→ Assigned task: Starting with the first line and ending with the one that holds "metal / up-vias", retype the entries exactly.

---

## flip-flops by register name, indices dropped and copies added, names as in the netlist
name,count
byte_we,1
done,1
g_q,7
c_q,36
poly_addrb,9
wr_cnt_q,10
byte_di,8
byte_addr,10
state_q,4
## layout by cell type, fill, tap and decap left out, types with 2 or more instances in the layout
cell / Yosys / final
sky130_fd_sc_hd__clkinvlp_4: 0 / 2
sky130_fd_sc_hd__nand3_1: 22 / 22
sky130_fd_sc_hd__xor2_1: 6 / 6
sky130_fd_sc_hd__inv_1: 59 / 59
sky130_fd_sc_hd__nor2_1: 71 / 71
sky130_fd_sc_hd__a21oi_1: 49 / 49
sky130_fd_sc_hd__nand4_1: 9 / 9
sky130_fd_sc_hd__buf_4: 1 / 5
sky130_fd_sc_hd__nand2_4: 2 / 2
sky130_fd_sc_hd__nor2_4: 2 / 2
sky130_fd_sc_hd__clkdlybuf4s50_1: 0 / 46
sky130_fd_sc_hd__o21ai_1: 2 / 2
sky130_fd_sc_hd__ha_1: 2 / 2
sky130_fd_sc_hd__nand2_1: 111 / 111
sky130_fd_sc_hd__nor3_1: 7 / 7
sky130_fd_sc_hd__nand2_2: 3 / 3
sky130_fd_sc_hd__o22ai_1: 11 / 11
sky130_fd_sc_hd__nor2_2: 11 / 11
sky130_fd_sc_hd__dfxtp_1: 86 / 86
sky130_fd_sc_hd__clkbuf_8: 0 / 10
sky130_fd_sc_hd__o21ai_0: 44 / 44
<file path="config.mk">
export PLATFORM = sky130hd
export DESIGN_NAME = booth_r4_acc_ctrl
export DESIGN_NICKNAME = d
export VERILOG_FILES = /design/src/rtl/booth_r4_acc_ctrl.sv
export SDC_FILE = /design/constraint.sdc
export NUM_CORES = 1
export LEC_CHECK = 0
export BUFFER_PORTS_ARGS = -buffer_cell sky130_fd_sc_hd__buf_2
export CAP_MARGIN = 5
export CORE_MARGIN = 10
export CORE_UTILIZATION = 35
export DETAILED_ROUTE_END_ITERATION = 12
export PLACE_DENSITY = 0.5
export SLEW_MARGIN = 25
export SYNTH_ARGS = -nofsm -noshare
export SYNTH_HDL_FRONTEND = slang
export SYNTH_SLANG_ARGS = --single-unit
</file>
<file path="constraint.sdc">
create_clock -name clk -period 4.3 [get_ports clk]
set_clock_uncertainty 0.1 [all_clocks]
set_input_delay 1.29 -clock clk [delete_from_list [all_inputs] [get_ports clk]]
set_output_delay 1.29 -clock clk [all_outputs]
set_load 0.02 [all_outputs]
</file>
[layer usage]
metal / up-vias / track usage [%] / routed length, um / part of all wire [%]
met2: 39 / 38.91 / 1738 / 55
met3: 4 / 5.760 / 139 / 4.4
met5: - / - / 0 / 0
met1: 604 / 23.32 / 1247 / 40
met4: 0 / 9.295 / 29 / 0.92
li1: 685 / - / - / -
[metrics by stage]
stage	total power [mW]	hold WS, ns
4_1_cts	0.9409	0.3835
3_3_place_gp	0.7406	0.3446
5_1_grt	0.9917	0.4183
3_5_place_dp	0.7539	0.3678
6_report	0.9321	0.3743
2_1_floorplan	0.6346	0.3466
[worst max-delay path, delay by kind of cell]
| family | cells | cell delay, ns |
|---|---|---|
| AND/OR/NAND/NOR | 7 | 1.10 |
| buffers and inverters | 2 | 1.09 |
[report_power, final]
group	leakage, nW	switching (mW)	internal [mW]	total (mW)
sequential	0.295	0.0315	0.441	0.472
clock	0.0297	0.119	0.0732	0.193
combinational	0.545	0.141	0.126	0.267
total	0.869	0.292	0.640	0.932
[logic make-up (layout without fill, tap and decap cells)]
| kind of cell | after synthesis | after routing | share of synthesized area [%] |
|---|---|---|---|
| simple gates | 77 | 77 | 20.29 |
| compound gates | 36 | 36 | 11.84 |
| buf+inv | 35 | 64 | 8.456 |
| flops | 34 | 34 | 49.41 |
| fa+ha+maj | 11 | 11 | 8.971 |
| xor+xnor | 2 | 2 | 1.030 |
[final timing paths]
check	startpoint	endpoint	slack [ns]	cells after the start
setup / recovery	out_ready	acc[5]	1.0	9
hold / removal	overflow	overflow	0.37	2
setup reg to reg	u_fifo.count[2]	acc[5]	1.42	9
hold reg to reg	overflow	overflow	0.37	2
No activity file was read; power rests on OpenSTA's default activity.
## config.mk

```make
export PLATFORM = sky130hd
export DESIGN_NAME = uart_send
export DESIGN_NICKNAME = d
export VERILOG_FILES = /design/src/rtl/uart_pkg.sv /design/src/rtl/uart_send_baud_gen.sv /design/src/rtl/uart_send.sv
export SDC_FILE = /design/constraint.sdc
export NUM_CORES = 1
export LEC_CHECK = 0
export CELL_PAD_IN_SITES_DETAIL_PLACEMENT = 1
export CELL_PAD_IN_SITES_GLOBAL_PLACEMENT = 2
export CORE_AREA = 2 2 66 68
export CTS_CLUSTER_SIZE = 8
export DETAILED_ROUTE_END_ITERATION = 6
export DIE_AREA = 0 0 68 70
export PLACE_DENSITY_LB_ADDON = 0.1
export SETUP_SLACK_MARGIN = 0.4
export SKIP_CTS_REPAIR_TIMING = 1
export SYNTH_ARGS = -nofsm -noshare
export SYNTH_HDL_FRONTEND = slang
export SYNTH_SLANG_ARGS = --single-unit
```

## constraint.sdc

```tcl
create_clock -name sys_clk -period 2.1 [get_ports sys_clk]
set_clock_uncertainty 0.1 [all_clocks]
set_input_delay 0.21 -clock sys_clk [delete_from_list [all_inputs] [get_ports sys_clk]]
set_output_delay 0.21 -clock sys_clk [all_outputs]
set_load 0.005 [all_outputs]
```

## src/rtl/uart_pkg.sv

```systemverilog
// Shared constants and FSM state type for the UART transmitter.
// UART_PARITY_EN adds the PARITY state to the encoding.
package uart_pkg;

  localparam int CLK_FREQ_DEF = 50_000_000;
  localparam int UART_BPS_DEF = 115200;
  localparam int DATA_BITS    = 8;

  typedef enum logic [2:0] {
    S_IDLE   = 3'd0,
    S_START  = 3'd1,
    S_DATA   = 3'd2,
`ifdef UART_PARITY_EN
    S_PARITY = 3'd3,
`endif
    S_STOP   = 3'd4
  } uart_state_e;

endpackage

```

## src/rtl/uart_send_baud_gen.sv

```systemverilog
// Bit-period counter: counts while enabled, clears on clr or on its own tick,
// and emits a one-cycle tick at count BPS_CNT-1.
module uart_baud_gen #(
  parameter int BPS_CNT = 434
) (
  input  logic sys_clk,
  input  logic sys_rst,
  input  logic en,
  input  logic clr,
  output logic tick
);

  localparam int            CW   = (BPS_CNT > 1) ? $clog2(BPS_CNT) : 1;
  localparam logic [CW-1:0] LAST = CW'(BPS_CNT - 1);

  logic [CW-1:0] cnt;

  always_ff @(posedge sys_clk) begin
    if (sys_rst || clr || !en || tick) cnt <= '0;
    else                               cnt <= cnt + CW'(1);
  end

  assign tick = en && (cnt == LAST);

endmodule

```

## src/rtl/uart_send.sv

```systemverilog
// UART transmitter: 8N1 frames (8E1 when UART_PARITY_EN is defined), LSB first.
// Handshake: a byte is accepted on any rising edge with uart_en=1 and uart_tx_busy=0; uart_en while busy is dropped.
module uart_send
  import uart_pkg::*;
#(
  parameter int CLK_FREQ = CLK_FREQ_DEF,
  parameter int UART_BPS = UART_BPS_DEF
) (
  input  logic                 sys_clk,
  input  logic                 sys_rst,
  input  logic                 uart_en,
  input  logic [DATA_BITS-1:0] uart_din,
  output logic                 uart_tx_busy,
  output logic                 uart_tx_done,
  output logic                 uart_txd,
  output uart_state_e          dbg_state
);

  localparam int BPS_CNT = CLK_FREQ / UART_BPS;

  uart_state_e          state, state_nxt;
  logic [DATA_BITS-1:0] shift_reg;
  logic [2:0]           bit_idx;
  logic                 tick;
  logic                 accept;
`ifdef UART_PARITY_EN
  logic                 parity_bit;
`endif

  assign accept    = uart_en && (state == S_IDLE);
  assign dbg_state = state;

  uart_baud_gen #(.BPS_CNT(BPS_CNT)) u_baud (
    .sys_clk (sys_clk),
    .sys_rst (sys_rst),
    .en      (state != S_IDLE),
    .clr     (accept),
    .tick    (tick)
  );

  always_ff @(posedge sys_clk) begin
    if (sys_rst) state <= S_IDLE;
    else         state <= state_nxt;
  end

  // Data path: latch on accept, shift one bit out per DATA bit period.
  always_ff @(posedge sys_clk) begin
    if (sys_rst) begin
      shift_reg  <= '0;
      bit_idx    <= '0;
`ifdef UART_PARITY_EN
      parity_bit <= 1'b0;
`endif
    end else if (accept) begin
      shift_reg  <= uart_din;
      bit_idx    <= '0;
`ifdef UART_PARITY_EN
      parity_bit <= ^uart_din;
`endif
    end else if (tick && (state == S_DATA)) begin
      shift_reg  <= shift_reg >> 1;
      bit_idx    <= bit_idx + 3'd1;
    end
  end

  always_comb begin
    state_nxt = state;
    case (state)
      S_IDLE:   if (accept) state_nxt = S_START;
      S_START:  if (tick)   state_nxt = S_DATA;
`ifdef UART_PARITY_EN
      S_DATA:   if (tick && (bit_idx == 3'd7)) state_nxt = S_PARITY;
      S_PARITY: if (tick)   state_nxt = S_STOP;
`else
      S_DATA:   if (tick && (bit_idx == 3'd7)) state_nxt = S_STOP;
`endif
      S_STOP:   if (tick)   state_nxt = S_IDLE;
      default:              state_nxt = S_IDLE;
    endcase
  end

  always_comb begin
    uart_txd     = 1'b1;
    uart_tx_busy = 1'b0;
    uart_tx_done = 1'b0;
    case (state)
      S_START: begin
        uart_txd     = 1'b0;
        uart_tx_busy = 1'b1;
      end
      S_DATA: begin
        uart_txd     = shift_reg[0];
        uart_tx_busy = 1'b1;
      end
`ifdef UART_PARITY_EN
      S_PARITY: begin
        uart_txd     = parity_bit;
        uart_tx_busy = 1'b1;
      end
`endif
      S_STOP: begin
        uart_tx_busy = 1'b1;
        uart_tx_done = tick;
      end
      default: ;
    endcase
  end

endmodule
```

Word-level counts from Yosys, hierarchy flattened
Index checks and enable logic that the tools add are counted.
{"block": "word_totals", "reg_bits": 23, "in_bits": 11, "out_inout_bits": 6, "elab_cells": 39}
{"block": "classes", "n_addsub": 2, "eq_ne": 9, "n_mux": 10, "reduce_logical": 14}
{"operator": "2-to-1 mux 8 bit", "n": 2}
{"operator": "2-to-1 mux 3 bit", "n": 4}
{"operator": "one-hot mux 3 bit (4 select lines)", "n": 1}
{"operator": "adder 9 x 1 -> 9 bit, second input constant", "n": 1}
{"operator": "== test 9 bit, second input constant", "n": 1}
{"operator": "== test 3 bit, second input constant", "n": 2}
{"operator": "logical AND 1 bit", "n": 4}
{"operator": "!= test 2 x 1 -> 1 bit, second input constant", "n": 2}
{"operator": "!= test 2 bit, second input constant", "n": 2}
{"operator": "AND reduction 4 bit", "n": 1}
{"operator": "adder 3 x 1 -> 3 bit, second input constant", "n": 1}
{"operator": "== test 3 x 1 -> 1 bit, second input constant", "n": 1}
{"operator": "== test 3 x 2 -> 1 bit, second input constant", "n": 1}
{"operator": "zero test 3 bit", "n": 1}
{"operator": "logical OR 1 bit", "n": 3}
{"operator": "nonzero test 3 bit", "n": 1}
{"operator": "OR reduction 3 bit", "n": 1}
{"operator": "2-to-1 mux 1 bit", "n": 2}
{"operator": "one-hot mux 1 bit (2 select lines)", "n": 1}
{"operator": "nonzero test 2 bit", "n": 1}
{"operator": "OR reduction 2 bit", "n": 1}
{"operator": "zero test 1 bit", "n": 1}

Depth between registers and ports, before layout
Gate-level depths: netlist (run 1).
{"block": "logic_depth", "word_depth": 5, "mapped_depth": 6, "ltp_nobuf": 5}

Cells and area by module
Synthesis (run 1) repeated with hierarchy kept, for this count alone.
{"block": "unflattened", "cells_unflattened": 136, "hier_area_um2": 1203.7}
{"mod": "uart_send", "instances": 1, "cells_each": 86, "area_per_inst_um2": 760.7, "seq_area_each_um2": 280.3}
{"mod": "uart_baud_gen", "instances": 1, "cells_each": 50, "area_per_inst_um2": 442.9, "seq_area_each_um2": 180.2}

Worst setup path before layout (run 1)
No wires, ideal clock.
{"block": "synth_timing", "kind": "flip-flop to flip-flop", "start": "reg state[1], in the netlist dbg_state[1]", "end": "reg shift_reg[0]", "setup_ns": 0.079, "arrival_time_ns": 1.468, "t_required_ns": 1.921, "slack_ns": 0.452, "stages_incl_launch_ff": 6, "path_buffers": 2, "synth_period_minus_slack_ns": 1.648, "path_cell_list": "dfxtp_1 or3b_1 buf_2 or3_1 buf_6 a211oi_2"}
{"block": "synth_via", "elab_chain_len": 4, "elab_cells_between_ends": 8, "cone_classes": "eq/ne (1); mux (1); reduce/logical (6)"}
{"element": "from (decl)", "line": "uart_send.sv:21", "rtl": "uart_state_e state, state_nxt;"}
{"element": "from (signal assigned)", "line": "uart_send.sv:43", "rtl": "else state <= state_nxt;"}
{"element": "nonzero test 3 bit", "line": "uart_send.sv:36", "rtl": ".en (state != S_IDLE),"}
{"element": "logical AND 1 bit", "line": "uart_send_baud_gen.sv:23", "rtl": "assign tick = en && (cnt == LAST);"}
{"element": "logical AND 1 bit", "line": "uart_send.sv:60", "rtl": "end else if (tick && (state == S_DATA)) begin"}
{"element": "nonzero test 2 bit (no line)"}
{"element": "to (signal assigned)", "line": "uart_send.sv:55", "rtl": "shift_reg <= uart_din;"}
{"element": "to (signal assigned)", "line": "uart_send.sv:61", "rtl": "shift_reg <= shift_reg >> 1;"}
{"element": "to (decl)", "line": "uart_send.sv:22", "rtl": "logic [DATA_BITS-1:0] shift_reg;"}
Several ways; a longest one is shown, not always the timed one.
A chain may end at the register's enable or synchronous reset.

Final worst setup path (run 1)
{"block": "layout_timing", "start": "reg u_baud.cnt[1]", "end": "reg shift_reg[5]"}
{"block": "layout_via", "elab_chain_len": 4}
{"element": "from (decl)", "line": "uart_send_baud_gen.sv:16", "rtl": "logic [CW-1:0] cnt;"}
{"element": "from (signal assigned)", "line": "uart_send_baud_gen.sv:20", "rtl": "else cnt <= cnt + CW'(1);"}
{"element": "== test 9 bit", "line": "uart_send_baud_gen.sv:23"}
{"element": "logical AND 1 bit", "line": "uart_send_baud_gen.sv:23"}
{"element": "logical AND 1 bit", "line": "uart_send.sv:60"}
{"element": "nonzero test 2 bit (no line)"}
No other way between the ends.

---

→ Finished task:
## flip-flops by register name, indices dropped and copies added, names as in the netlist
name,count
byte_we,1
done,1
g_q,7
c_q,36
poly_addrb,9
wr_cnt_q,10
byte_di,8
byte_addr,10
state_q,4
## layout by cell type, fill, tap and decap left out, types with 2 or more instances in the layout
cell / Yosys / final
sky130_fd_sc_hd__clkinvlp_4: 0 / 2
sky130_fd_sc_hd__nand3_1: 22 / 22
sky130_fd_sc_hd__xor2_1: 6 / 6
sky130_fd_sc_hd__inv_1: 59 / 59
sky130_fd_sc_hd__nor2_1: 71 / 71
sky130_fd_sc_hd__a21oi_1: 49 / 49
sky130_fd_sc_hd__nand4_1: 9 / 9
sky130_fd_sc_hd__buf_4: 1 / 5
sky130_fd_sc_hd__nand2_4: 2 / 2
sky130_fd_sc_hd__nor2_4: 2 / 2
sky130_fd_sc_hd__clkdlybuf4s50_1: 0 / 46
sky130_fd_sc_hd__o21ai_1: 2 / 2
sky130_fd_sc_hd__ha_1: 2 / 2
sky130_fd_sc_hd__nand2_1: 111 / 111
sky130_fd_sc_hd__nor3_1: 7 / 7
sky130_fd_sc_hd__nand2_2: 3 / 3
sky130_fd_sc_hd__o22ai_1: 11 / 11
sky130_fd_sc_hd__nor2_2: 11 / 11
sky130_fd_sc_hd__dfxtp_1: 86 / 86
sky130_fd_sc_hd__clkbuf_8: 0 / 10
sky130_fd_sc_hd__o21ai_0: 44 / 44
<file path="config.mk">
export PLATFORM = sky130hd
export DESIGN_NAME = booth_r4_acc_ctrl
export DESIGN_NICKNAME = d
export VERILOG_FILES = /design/src/rtl/booth_r4_acc_ctrl.sv
export SDC_FILE = /design/constraint.sdc
export NUM_CORES = 1
export LEC_CHECK = 0
export BUFFER_PORTS_ARGS = -buffer_cell sky130_fd_sc_hd__buf_2
export CAP_MARGIN = 5
export CORE_MARGIN = 10
export CORE_UTILIZATION = 35
export DETAILED_ROUTE_END_ITERATION = 12
export PLACE_DENSITY = 0.5
export SLEW_MARGIN = 25
export SYNTH_ARGS = -nofsm -noshare
export SYNTH_HDL_FRONTEND = slang
export SYNTH_SLANG_ARGS = --single-unit
</file>
<file path="constraint.sdc">
create_clock -name clk -period 4.3 [get_ports clk]
set_clock_uncertainty 0.1 [all_clocks]
set_input_delay 1.29 -clock clk [delete_from_list [all_inputs] [get_ports clk]]
set_output_delay 1.29 -clock clk [all_outputs]
set_load 0.02 [all_outputs]
</file>
[layer usage]
metal / up-vias / track usage [%] / routed length, um / part of all wire [%]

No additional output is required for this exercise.